Psicóloga comenta o tabagismo sob o ponto de vista emocional e psicológico

A nicotina, um dos elementos que compõe um cigarro, chega ao cérebro cerca de dez segundos depois de ingerido, e essa substância alimenta os neurotransmissores responsáveis pela sensação de prazer. Desse modo, ela produz alterações no sistema nervoso central, alteram o estado emocional das pessoas e promovem sentimentos de bem estar, tranquilidade, o que gera uma certa dependência.

“Quando estamos em um estado emocional afetado por estresse ou situações adversas, buscamos sempre um apoio, uma espécie de muleta que nos oferta mais prazer e serenidade. No que se refere à psique, o fumante utiliza o cigarro para proporcionar a si um alívio, uma anestesia contra as emoções negativas”, comenta a psicóloga e especialista em Terapia Comportamental Cognitiva (TCC), Lala Fonseca.
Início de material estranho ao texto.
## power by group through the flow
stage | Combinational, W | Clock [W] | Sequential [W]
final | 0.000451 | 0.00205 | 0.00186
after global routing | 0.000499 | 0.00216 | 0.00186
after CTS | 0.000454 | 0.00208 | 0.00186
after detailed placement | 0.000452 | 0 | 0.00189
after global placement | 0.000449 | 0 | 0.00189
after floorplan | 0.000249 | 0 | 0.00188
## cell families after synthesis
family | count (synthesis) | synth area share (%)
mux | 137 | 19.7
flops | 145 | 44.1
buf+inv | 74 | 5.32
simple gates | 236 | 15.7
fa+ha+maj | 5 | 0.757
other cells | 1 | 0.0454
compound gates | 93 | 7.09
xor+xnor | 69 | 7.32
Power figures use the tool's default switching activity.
===== src/sch_host_port.sv =====
// host port of a two-channel serial controller: registers, interrupts, block transfer
// Behaviour
// - six sources, A over B, rx-tx-ext
// - tx interrupt when loaded buffer empties
// - rx interrupt: first, all, or special only
// - overrun, framing, end-of-frame, optional parity special
// - special condition differs only in vector status
// - ext interrupt on modem, underrun, zero, break
// - abort or poll end: interrupt at start, end
// - wait/request pin chosen by mode bits
// - request low when ready for dma
// - wait low while a data access is held off, cpu stretched
// - second request shared with terminal ready
// - two channels, own baud generators, shared interrupts
// - vector status via B, plain via A
// - vector and master control shared, pending read via A only, others per channel
// - three-entry eight-bit receive fifo
// - eight-bit transmit buffer feeds shifter
// - data select goes straight to data register
// - pointer in register zero selects next access
// - pointer clears after indirect access
// - data registers also reachable by pointer
// - time constant readable as two bytes
// - modem inputs readable, interrupts software selected
// - pending drives request only with chain enable
// - under service blocks lower sources and chain
// - master enable off blocks every request
`timescale 1ns/10ps

module sch_host_port
  import sch_pkg::*;
#(
  parameter int ADDR_W   = 8,
  parameter int RX_DEPTH = 3
) (
  // clock and reset
  input  wire logic                aclk,
  input  wire logic                aresetn,
  // axi4-lite write channels
  input  wire logic [ADDR_W-1:0]   s_axi_awaddr,
  input  wire logic                s_axi_awvalid,
  output logic                     s_axi_awready,
  input  wire logic [31:0]         s_axi_wdata,
  input  wire logic [3:0]          s_axi_wstrb,
  input  wire logic                s_axi_wvalid,
  output logic                     s_axi_wready,
  output logic [1:0]               s_axi_bresp,
  output logic                     s_axi_bvalid,
  input  wire logic                s_axi_bready,
  // axi4-lite read channels
  input  wire logic [ADDR_W-1:0]   s_axi_araddr,
  input  wire logic                s_axi_arvalid,
  output logic                     s_axi_arready,
  output logic [31:0]              s_axi_rdata,
  output logic [1:0]               s_axi_rresp,
  output logic                     s_axi_rvalid,
  input  wire logic                s_axi_rready,
  // receive shifter side, index 0 is channel A
  input  wire logic [1:0]          rx_valid,
  input  wire logic [1:0][7:0]     rx_char,
  input  wire logic [1:0]          rx_framing_err,
  input  wire logic [1:0]          rx_end_of_frame,
  input  wire logic [1:0]          rx_parity_err,
  // transmit shifter side
  output logic [1:0][7:0]          tx_data,
  output logic [1:0]               tx_valid,
  input  wire logic [1:0]          tx_take,
  // modem and line status
  input  wire logic [1:0]          cts_in,
  input  wire logic [1:0]          carrier_detect_in,
  input  wire logic [1:0]          sync_in,
  input  wire logic [1:0]          tx_underrun,
  input  wire logic [1:0]          break_abort,
  input  wire logic [1:0]          end_of_poll_seq,
  // block transfer and baud generator
  output logic [1:0]               wait_req_n,
  output logic [1:0]               dtr_req_n,
  output logic [1:0]               brg_zero,
  // interrupt daisy chain
  input  wire logic                chain_enable_in,
  output logic                     chain_enable_out,
  output logic                     int_n
);

  // ************************************************************
  // parameter check
  // ************************************************************
  if (ADDR_W < 5 || RX_DEPTH < 1 || RX_DEPTH > 3) begin : g_bad_param
    $error("sch_host_port: ADDR_W or RX_DEPTH out of range");
  end

  // ************************************************************
  // state
  // ************************************************************
  typedef struct packed {
    logic [1:0][3:0]      ptr;
    logic [1:0][7:0]      mode;
    logic [7:0]           vec;
    logic [7:0]           master;
    logic [1:0]           dtr;
    logic [1:0][15:0]     tc;
    logic [1:0][7:0]      brg_ctl;
    logic [1:0][7:0]      ext_en;
    logic [1:0][15:0]     brg;
    logic [1:0]           zc;
    logic [1:0][7:0]      tx_buf;
    logic [1:0]           tx_full;
    logic [1:0][2:0][7:0] fifo;
    logic [1:0][2:0]      fspec;
    logic [1:0][1:0]      fcnt;
    logic [1:0][3:0]      errs;
    logic [1:0]           first_done;
    logic [1:0]           first_hit;
    logic [1:0][5:0]      prev;
    logic [N_SRC-1:0]     ip;
    logic [N_SRC-1:0]     under_service_flag;
    logic                 bvalid;
    logic [1:0]           bresp;
    logic                 rvalid;
    logic [1:0]           rresp;
    logic [31:0]          rdata;
  } sch_state_type;

  sch_state_type st_ff;
  sch_state_type nxt_st;

  // ************************************************************
  // functions
  // ************************************************************
  // address to {hit, ack, channel, data select}
  function automatic logic [3:0] sch_decode(input logic [ADDR_W-1:0] a);
    logic [3:0] r;
    r = 4'h0;
    if (a == ADDR_W'(OFF_CMD_A))   r = 4'b1000;
    if (a == ADDR_W'(OFF_DATA_A))  r = 4'b1001;
    if (a == ADDR_W'(OFF_CMD_B))   r = 4'b1010;
    if (a == ADDR_W'(OFF_DATA_B))  r = 4'b1011;
    if (a == ADDR_W'(OFF_INT_ACK)) r = 4'b1100;
    return r;
  endfunction

  // internal daisy chain walk: {valid, source index}
  function automatic logic [3:0] sch_grant(input logic [N_SRC-1:0] ip, input logic [N_SRC-1:0] under_service_flag,
                                           input logic global_irq_enable);
    logic [3:0] g;
    logic       blocked;
    g = 4'h0;
    blocked = 1'b0;
    for (int i = 0; i < N_SRC; i++) begin
      if (!blocked && under_service_flag[i]) blocked = 1'b1;
      else if (!blocked && ip[i] && global_irq_enable) begin
        g = {1'b1, 3'(i)};
        blocked = 1'b1;
      end
    end
    return g;
  endfunction

  // mode selects cpu wait function
  function automatic logic sch_wait_mode(input logic [7:0] m);
    return m[MODE_WR_EN] & ~m[MODE_FUNC_REQ];
  endfunction

  // ************************************************************
  // decode, grant and handshakes
  // ************************************************************
  logic [3:0] aw_dec;
  logic [3:0] ar_dec;
  logic [3:0] grant;
  logic       stall_w;
  logic       stall_r;
  logic       aw_go;
  logic       ar_go;
  logic [2:0] vcode;
  logic [7:0] vec_status;
  logic [7:0] pend_byte;

  assign aw_dec = sch_decode(s_axi_awaddr);
  assign ar_dec = sch_decode(s_axi_araddr);
  assign grant  = sch_grant(st_ff.ip, st_ff.under_service_flag, st_ff.master[MASTER_MIE]);

  // cpu wait stretches a data access in the waited direction
  assign stall_w = aw_dec[3] & ~aw_dec[2] & aw_dec[0] & sch_wait_mode(st_ff.mode[aw_dec[1]]) &
                   ~st_ff.mode[aw_dec[1]][MODE_DIR_RX] & st_ff.tx_full[aw_dec[1]];
  assign stall_r = ar_dec[3] & ~ar_dec[2] & ar_dec[0] & sch_wait_mode(st_ff.mode[ar_dec[1]]) &
                   st_ff.mode[ar_dec[1]][MODE_DIR_RX] & (st_ff.fcnt[ar_dec[1]] == 2'h0);

  assign aw_go         = s_axi_awvalid & s_axi_wvalid & ~st_ff.bvalid & ~stall_w;
  assign ar_go         = s_axi_arvalid & ~st_ff.rvalid & ~stall_r & ~aw_go;
  assign s_axi_awready = aw_go;
  assign s_axi_wready  = aw_go;
  assign s_axi_arready = ar_go;

  // vector status: receive source with special head becomes special code
  always_comb begin
    vcode = VC_NONE;
    if (grant[3]) begin
      unique case (3'(grant[2:0] % 3))
        3'(SRC_RX):  vcode = st_ff.fspec[grant[2:0] / 3][0] ? VC_SPEC : VC_RX;
        3'(SRC_TX):  vcode = VC_TX;
        default:     vcode = VC_EXT;
      endcase
      if (grant[2:0] < 3'h3) vcode = vcode | VC_CHANA;
    end
  end

  assign vec_status = {st_ff.vec[7:VEC_LSB+3], vcode, st_ff.vec[VEC_LSB-1:0]};
  assign pend_byte  = {2'b00, st_ff.ip[0], st_ff.ip[1], st_ff.ip[2],
                       st_ff.ip[3], st_ff.ip[4], st_ff.ip[5]};

  // ************************************************************
  // next state
  // ************************************************************
  always_comb begin
    logic [3:0] idx;
    logic       ch;
    logic [7:0] rbyte;
    logic [7:0] wbyte;
    logic [2:0] cmd;
    logic       cleared;
    logic [5:0] cur;
    logic [5:0] chg;
    logic       zc_tick;
    logic       ext_ev;
    logic       spec_in;
    logic [1:0] rxm;
    idx     = 4'h0;
    ch      = 1'b0;
    rbyte   = 8'h00;
    wbyte   = s_axi_wdata[7:0];
    cmd     = wbyte[CMD_LSB+2:CMD_LSB];
    cleared = 1'b0;
    cur     = 6'h00;
    chg     = 6'h00;
    zc_tick = 1'b0;
    ext_ev  = 1'b0;
    spec_in = 1'b0;
    rxm     = 2'h0;
    nxt_st  = st_ff;

    // shifter takes the transmit buffer
    for (int c = 0; c < 2; c++) begin
      if (tx_take[c] && st_ff.tx_full[c]) begin
        nxt_st.tx_full[c] = 1'b0;
        if (st_ff.mode[c][MODE_TX_IE]) nxt_st.ip[3*c+SRC_TX] = 1'b1;
      end
    end

    // response channels retire
    if (st_ff.bvalid && s_axi_bready) nxt_st.bvalid = 1'b0;
    if (st_ff.rvalid && s_axi_rready) nxt_st.rvalid = 1'b0;

    // register write
    if (aw_go) begin
      nxt_st.bvalid = 1'b1;
      nxt_st.bresp  = (aw_dec[3] && !aw_dec[2]) ? RESP_OKAY : RESP_SLVERR;
      ch  = aw_dec[1];
      idx = aw_dec[0] ? REG_DATA : st_ff.ptr[ch];
      if (aw_dec[3] && !aw_dec[2] && s_axi_wstrb[0]) begin
        unique case (idx)
          REG_CMD: begin
            nxt_st.ptr[ch] = {cmd == CMD_POINT_HIGH, wbyte[2:0]};
            unique case (cmd)
              CMD_RESET_EXT:  nxt_st.ip[3*ch+SRC_EXT] = 1'b0;
              CMD_ARM_FIRST:  nxt_st.first_done[ch] = 1'b0;
              CMD_RESET_TXIP: begin
                // a take in the same cycle sets the bit again: the event wins
                if (!(tx_take[ch] && st_ff.tx_full[ch] && st_ff.mode[ch][MODE_TX_IE]))
                  nxt_st.ip[3*ch+SRC_TX] = 1'b0;
              end
              CMD_ERR_RESET: begin
                nxt_st.errs[ch]     = 4'h0;
                nxt_st.fspec[ch][0] = 1'b0;
              end
              CMD_RESET_IUS: begin
                for (int i = 0; i < N_SRC; i++) begin
                  if (!cleared && st_ff.under_service_flag[i]) begin
                    nxt_st.under_service_flag[i] = 1'b0;
                    cleared = 1'b1;
                  end
                end
              end
              default: ;
            endcase
          end
          REG_MODE:    nxt_st.mode[ch] = wbyte;
          REG_VEC:     nxt_st.vec = wbyte;
          REG_DTR:     nxt_st.dtr[ch] = wbyte[DTR_BIT];
          REG_DATA: begin
            nxt_st.tx_buf[ch]           = wbyte;
            nxt_st.tx_full[ch]          = 1'b1;
            nxt_st.ip[3*ch+SRC_TX]      = 1'b0;
          end
          REG_MASTER:  nxt_st.master = wbyte;
          REG_TC_LO:   nxt_st.tc[ch][7:0] = wbyte;
          REG_TC_HI:   nxt_st.tc[ch][15:8] = wbyte;
          REG_BRG_CTL: nxt_st.brg_ctl[ch] = wbyte;
          REG_EXT_EN:  nxt_st.ext_en[ch] = wbyte;
          default: ;
        endcase
        if (!aw_dec[0] && idx != REG_CMD) nxt_st.ptr[ch] = REG_CMD;
      end
    end

    // register read
    if (ar_go) begin
      nxt_st.rvalid = 1'b1;
      nxt_st.rresp  = ar_dec[3] ? RESP_OKAY : RESP_SLVERR;
      ch  = ar_dec[1];
      idx = ar_dec[0] ? REG_DATA : st_ff.ptr[ch];
      if (ar_dec[3] && ar_dec[2]) begin
        // acknowledge: take the granted source into service
        rbyte = st_ff.master[MASTER_VIS] ? vec_status : st_ff.vec;
        if (grant[3] && chain_enable_in) nxt_st.under_service_flag[grant[2:0]] = 1'b1;
      end else if (ar_dec[3]) begin
        unique case (idx)
          REG_CMD: rbyte = {break_abort[ch], tx_underrun[ch], cts_in[ch], sync_in[ch],
                            carrier_detect_in[ch], ~st_ff.tx_full[ch], st_ff.zc[ch],
                            st_ff.fcnt[ch] != 2'h0};
          REG_MODE: rbyte = {st_ff.errs[ch], 3'b000, ~st_ff.tx_full[ch]};
          REG_VEC:  rbyte = ch ? vec_status : st_ff.vec;
          REG_PEND: rbyte = ch ? 8'h00 : pend_byte;
          REG_DATA: begin
            rbyte = st_ff.fifo[ch][0];
            if (st_ff.fcnt[ch] != 2'h0) begin
              nxt_st.fifo[ch]      = {8'h00, st_ff.fifo[ch][2:1]};
              nxt_st.fspec[ch]     = {1'b0, st_ff.fspec[ch][2:1]};
              nxt_st.fcnt[ch]      = st_ff.fcnt[ch] - 2'h1;
              nxt_st.first_hit[ch] = 1'b0;
            end
          end
          REG_TC_LO:  rbyte = st_ff.tc[ch][7:0];
          REG_TC_HI:  rbyte = st_ff.tc[ch][15:8];
          REG_EXT_EN: rbyte = st_ff.ext_en[ch];
          default:    rbyte = 8'h00;
        endcase
        if (!ar_dec[0]) nxt_st.ptr[ch] = REG_CMD;
      end
      nxt_st.rdata = {24'h000000, rbyte};
    end

    // per channel hardware events
    for (int c = 0; c < 2; c++) begin
      rxm = st_ff.mode[c][MODE_RX_LSB+1:MODE_RX_LSB];

      // baud generator counts down and reloads on zero
      zc_tick = st_ff.brg_ctl[c][BRG_EN] && (st_ff.brg[c] == 16'h0000);
      if (!st_ff.brg_ctl[c][BRG_EN] || zc_tick) nxt_st.brg[c] = st_ff.tc[c];
      else nxt_st.brg[c] = st_ff.brg[c] - 16'h0001;
      nxt_st.zc[c] = zc_tick;

      // external status transitions
      cur = {end_of_poll_seq[c], break_abort[c], tx_underrun[c], cts_in[c], sync_in[c], carrier_detect_in[c]};
      chg = cur ^ st_ff.prev[c];
      nxt_st.prev[c] = cur;
      ext_ev = (chg[0] & st_ff.ext_en[c][EXT_DCD]) | (chg[1] & st_ff.ext_en[c][EXT_SYNC]) |
               (chg[2] & st_ff.ext_en[c][EXT_CTS]) |
               (cur[3] & ~st_ff.prev[c][3] & st_ff.ext_en[c][EXT_UNDER]) |
               ((chg[4] | chg[5]) & st_ff.ext_en[c][EXT_BRK]) |
               (zc_tick & st_ff.ext_en[c][EXT_ZC]);
      if (ext_ev && st_ff.mode[c][MODE_EXT_IE]) nxt_st.ip[3*c+SRC_EXT] = 1'b1;

      // receive character into the fifo
      spec_in = rx_framing_err[c] | rx_end_of_frame[c] |
                (rx_parity_err[c] & st_ff.mode[c][MODE_PAR_SPEC]);
      if (rx_valid[c]) begin
        if (nxt_st.fcnt[c] == 2'(RX_DEPTH)) begin
          nxt_st.errs[c][1] = 1'b1;
          nxt_st.fspec[c][nxt_st.fcnt[c] - 2'h1] = 1'b1;
        end else begin
          nxt_st.fifo[c][nxt_st.fcnt[c]]  = rx_char[c];
          nxt_st.fspec[c][nxt_st.fcnt[c]] = spec_in;
          nxt_st.fcnt[c] = nxt_st.fcnt[c] + 2'h1;
          nxt_st.errs[c] = nxt_st.errs[c] | {rx_end_of_frame[c], rx_framing_err[c], 1'b0, rx_parity_err[c]};
          if (rxm == RXI_FIRST && !st_ff.first_done[c]) begin
            nxt_st.first_hit[c]  = 1'b1;
            nxt_st.first_done[c] = 1'b1;
          end
        end
      end

      // receive pending follows the selected option
      nxt_st.ip[3*c+SRC_RX] = ((rxm == RXI_ALL) && (nxt_st.fcnt[c] != 2'h0)) |
                              ((rxm == RXI_FIRST) && nxt_st.first_hit[c]) |
                              ((rxm != 2'h0) && (nxt_st.fcnt[c] != 2'h0) && nxt_st.fspec[c][0]);
    end
  end

  // ************************************************************
  // state register
  // ************************************************************
  always_ff @(posedge aclk) begin
    if (!aresetn) begin
      st_ff <= '0;
    end else begin
      st_ff <= nxt_st;
    end
  end

  // ************************************************************
  // outputs
  // ************************************************************
  assign s_axi_bvalid     = st_ff.bvalid;
  assign s_axi_bresp      = st_ff.bresp;
  assign s_axi_rvalid     = st_ff.rvalid;
  assign s_axi_rresp      = st_ff.rresp;
  assign s_axi_rdata      = st_ff.rdata;
  assign tx_data          = st_ff.tx_buf;
  assign tx_valid         = st_ff.tx_full;
  assign brg_zero         = st_ff.zc;
  assign int_n            = ~(grant[3] & chain_enable_in);
  assign chain_enable_out = chain_enable_in & ~(|st_ff.under_service_flag);

  // wait or request line per channel
  always_comb begin
    logic rdy;
    logic held;
    rdy  = 1'b0;
    held = 1'b0;
    for (int c = 0; c < 2; c++) begin
      rdy  = st_ff.mode[c][MODE_DIR_RX] ? (st_ff.fcnt[c] != 2'h0) : ~st_ff.tx_full[c];
      held = (s_axi_awvalid & s_axi_wvalid & stall_w & (aw_dec[1] == 1'(c))) |
             (s_axi_arvalid & stall_r & (ar_dec[1] == 1'(c)));
      if (!st_ff.mode[c][MODE_WR_EN]) wait_req_n[c] = 1'b1;
      else if (st_ff.mode[c][MODE_FUNC_REQ]) wait_req_n[c] = ~rdy;
      else wait_req_n[c] = ~held;
      // second request serves transmit, the first serves the direction chosen by MODE_DIR_RX
      dtr_req_n[c] = st_ff.brg_ctl[c][BRG_DTR_REQ] ? st_ff.tx_full[c] : ~st_ff.dtr[c];
    end
  end

endmodule // sch_host_port
[config.mk]
export PLATFORM = sky130hd
export DESIGN_NAME = bbf_host_ctrl
export DESIGN_NICKNAME = d
export VERILOG_FILES = /design/src/pkg/bbf_pkg.sv /design/src/rtl/bbf_cycle.sv /design/src/rtl/bbf_host_ctrl.sv /design/src/rtl/bbf_sync.sv
export SDC_FILE = /design/constraint.sdc
export NUM_CORES = 1
export LEC_CHECK = 0
export BUFFER_PORTS_ARGS = -buffer_cell sky130_fd_sc_hd__buf_2
export CORE_AREA = 2 2 218 220
export CTS_CLUSTER_DIAMETER = 200
export CTS_CLUSTER_SIZE = 28
export DETAILED_ROUTE_END_ITERATION = 8
export DIE_AREA = 0 0 220 222
export PLACE_DENSITY = 0.53
export SETUP_SLACK_MARGIN = 0.1
export SYNTH_ARGS = -nofsm -noshare
export SYNTH_HDL_FRONTEND = slang
export SYNTH_SLANG_ARGS = --single-unit
[constraint.sdc]
create_clock -name sys_clk -period 4.1 [get_ports sys_clk]
set_input_delay 0.205 -clock sys_clk [delete_from_list [all_inputs] [get_ports sys_clk]]
set_output_delay 0.205 -clock sys_clk [all_outputs]
set_load 0.01 [all_outputs]
[src/pkg/bbf_pkg.sv]
package bbf_pkg;
    // ==========================================================
    // Register map
    localparam logic [7:0] REG_CTRL = 8'h00;
    localparam logic [7:0] REG_ADDR = 8'h04;
    localparam logic [7:0] REG_WDATA = 8'h08;
    localparam logic [7:0] REG_RDATA = 8'h0c;
    localparam logic [7:0] REG_STAT = 8'h10;
    localparam int CTRL_OP_LSB = 0;
    localparam int CTRL_LANE_LSB = 4;
    localparam int STAT_BUSY = 0;
    localparam int STAT_DONE = 1;
    localparam int STAT_REFUSED = 2;
    localparam int STAT_BYPASS = 3;
    localparam int STAT_SUSP = 4;
    localparam int ADDR_W = 21;
    localparam logic [3:0] LANES_RST = 4'hf;

    // ==========================================================
    // Device command words, replicated on every selected lane
    localparam logic [20:0] CMD_ADDR1 = 21'h000555;
    localparam logic [20:0] CMD_ADDR2 = 21'h0002aa;
    localparam logic [7:0] CMD_UNLOCK1 = 8'haa;
    localparam logic [7:0] CMD_UNLOCK2 = 8'h55;
    localparam logic [7:0] CMD_PROG = 8'ha0;
    localparam logic [7:0] CMD_ERASE = 8'h80;
    localparam logic [7:0] CMD_SECTOR = 8'h30;
    localparam logic [7:0] CMD_CHIP = 8'h10;
    localparam logic [7:0] CMD_SUSPEND = 8'hb0;
    localparam logic [7:0] CMD_RESUME = 8'h30;
    localparam logic [7:0] CMD_BYP_ENTER = 8'h20;
    localparam logic [7:0] CMD_BYP_EXIT1 = 8'h90;
    localparam logic [7:0] CMD_BYP_EXIT2 = 8'h00;

    // ==========================================================
    // Timing, least times rounded up to whole 5 ns cycles
    localparam int CLK_PERIOD_NS = 5;
    localparam int T_SETUP_NS = 10;
    localparam int T_WP_NS = 35;
    localparam int T_ACC_NS = 120;
    localparam int T_HOLD_NS = 20;
    localparam int T_RP_NS = 500;
    localparam int T_RH_NS = 50;
    localparam int SYNC_LAG = 2;
    localparam int SETUP_CYC = (T_SETUP_NS + CLK_PERIOD_NS - 1) / CLK_PERIOD_NS;
    localparam int WP_CYC = (T_WP_NS + CLK_PERIOD_NS - 1) / CLK_PERIOD_NS;
    localparam int ACC_CYC = (T_ACC_NS + CLK_PERIOD_NS - 1) / CLK_PERIOD_NS;
    localparam int HOLD_CYC = (T_HOLD_NS + CLK_PERIOD_NS - 1) / CLK_PERIOD_NS;
    localparam int RP_CYC = (T_RP_NS + CLK_PERIOD_NS - 1) / CLK_PERIOD_NS;
    localparam int RH_CYC = (T_RH_NS + CLK_PERIOD_NS - 1) / CLK_PERIOD_NS;

    // ==========================================================
    // Types
    typedef enum logic [3:0] {
        OP_READ = 4'h0,
        OP_WRITE = 4'h1,
        OP_PROG = 4'h2,
        OP_ERASE_SEC = 4'h3,
        OP_ERASE_ALL = 4'h4,
        OP_SUSPEND = 4'h5,
        OP_RESUME = 4'h6,
        OP_BYP_ENTER = 4'h7,
        OP_BYP_EXIT = 4'h8,
        OP_HW_RESET = 4'h9
    } bbf_op_t;

    typedef struct packed {
        logic [3:0] cs_n;
        logic [3:0] we_n;
        logic oe_n;
    } bbf_ctl_t;

    typedef struct packed {
        logic wr;
        logic [20:0] addr;
        logic [31:0] data;
        logic [3:0] lanes;
    } bbf_req_t;

    localparam bbf_ctl_t CTL_IDLE = '{cs_n: 4'hf, we_n: 4'hf, oe_n: 1'b1};
endpackage : bbf_pkg
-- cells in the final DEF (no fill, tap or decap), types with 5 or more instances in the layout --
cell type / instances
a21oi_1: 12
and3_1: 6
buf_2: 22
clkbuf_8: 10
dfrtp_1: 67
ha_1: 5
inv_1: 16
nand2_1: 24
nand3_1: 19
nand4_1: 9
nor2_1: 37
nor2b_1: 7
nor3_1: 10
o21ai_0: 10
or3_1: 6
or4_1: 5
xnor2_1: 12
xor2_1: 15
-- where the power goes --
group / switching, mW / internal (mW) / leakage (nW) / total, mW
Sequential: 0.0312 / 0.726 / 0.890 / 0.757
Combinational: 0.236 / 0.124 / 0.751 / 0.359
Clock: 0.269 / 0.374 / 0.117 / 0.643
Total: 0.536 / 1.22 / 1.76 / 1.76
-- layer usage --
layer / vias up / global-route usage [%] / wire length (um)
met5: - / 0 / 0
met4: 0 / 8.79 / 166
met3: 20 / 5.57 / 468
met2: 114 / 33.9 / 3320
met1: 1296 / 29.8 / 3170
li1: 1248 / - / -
Na visão da terapeuta, o fumante acaba tendo que lidar com uma realidade distorcida e se fica sem o tabaco, isso promove um sofrimento psíquico mais acentuado. “O cigarro funciona como uma espécie de automedicação repleta de efeitos adversos e contraindicações. Além disso, o tabagismo contribui na formação deste círculo vicioso, isto é, toda a vez que passamos por cargas emocionais pesadas lançamos mão deste artifício para driblar nosso estresse”, salienta Lala.

Outro viés importante no que se refere à prática de fumar é comportamental, ou seja, o hábito traz uma sensação familiar e social extremamente agradável, um momento de descontração.

Com relação aos usuários que deixam de fumar, a psicóloga tece algumas ponderações, “nesse momento, a nicotina vai sendo eliminada do organismo. Com isso, é frequente e possível que as pessoas tenham mais crises de ansiedade.

Além disso, o efeito de parar com vício pode desencadear outros hábitos como compulsão alimentar ou maior ingestão de bebidas alcoólicas para tentarem conter a ansiedade. A psicoterapia assim entra como uma ferramenta importante para lidar com estas situações”, conclui a terapeuta.